Probing Spark Discharge Behavior in High-speed Cross-flows through Modeling and Experimentation

This paper presents a combined numerical and experimental investigation of the characteristics of spark discharge in a spark-ignition engine. The main objective of this work is to gain insights into the spark discharge process and early flame kernel development. Experiments were conducted in an inert medium within an optically accessible constant-volume combustion vessel. The cross-flow motion in the vessel was generated using a previously developed shrouded fan. Numerical modeling was based on an existing discharge model in the literature developed by Kim and Anderson. However, this model is applicable to a limited range of gas pressures and flow fields. Therefore, the original model was evaluated and improved to predict the behavior of spark discharge at pressurized conditions up to 45 bar and high-speed cross-flows up to 32 m/s.
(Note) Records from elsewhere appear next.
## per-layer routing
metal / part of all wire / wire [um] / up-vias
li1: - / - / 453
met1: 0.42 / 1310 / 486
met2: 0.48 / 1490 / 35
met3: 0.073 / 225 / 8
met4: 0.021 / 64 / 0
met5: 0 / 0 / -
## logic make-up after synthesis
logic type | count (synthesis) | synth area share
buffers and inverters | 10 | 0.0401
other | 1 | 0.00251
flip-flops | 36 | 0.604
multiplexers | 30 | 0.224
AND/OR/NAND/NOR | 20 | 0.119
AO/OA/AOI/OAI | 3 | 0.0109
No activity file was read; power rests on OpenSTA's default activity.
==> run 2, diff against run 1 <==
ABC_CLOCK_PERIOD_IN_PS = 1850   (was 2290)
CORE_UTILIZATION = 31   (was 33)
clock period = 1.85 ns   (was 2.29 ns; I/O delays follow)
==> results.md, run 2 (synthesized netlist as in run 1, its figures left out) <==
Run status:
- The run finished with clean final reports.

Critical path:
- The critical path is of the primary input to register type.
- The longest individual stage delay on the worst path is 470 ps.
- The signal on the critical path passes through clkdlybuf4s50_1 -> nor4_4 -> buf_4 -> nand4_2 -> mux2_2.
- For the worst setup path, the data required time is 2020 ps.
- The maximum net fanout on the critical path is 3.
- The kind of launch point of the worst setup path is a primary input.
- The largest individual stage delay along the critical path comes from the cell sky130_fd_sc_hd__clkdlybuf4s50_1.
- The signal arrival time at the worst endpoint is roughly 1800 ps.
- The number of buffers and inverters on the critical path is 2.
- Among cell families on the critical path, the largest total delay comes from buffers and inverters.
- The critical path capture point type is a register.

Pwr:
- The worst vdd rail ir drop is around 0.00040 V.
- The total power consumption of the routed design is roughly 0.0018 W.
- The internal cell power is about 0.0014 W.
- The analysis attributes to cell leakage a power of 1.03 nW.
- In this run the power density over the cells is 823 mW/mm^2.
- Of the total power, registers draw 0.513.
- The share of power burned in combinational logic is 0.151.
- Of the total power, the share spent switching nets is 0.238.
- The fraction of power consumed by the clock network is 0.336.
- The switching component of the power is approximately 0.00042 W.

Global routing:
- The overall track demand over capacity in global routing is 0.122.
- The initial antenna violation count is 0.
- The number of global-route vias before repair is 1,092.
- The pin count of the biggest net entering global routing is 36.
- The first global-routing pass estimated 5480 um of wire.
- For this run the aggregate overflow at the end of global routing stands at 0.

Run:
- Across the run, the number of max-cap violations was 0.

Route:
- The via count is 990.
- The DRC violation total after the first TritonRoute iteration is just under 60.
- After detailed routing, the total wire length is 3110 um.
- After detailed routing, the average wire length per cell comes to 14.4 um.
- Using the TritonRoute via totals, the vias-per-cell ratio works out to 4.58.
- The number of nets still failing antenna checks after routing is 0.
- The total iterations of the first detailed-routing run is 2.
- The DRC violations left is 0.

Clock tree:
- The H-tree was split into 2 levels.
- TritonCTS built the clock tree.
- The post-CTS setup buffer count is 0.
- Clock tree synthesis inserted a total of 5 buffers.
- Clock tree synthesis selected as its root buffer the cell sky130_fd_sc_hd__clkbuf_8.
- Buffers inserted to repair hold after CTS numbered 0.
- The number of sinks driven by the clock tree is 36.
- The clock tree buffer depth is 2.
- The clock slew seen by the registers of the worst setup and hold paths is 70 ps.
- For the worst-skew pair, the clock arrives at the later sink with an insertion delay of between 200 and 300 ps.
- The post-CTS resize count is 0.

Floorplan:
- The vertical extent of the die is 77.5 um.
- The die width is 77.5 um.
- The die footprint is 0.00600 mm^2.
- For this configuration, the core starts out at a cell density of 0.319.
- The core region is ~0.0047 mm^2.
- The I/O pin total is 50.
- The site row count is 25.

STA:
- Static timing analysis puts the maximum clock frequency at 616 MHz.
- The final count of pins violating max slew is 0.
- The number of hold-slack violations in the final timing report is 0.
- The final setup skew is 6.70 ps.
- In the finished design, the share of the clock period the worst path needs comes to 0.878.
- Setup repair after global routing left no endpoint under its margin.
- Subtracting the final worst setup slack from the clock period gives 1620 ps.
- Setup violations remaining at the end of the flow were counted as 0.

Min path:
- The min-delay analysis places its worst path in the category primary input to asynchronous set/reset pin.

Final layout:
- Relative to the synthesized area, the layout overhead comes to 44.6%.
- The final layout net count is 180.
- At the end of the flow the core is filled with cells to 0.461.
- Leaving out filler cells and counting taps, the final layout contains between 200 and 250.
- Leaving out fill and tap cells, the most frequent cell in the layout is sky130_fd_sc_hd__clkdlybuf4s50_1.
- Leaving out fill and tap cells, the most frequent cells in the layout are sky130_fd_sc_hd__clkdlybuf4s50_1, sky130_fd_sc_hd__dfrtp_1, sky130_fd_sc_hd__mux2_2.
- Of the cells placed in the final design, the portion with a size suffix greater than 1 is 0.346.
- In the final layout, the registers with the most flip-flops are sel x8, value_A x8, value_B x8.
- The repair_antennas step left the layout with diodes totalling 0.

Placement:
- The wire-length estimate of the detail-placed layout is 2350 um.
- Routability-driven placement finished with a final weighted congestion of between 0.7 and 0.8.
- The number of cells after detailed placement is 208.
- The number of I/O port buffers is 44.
To accomplish this goal, a parametric study on the spark channel resistance was conducted. Then, the parameters that best fit the experimental data were obtained using the least-squares fit technique. Results show that the model captured the spark discharge characteristics including the occurrence of the spark blowouts and re-strikes that were observed experimentally. It was also shown that the voltage and current waveforms of the spark discharge are correlated to the flow velocity across the spark plug gap. Further investigations were also performed to study the stretching rate of the spark channel under high-speed cross-flows.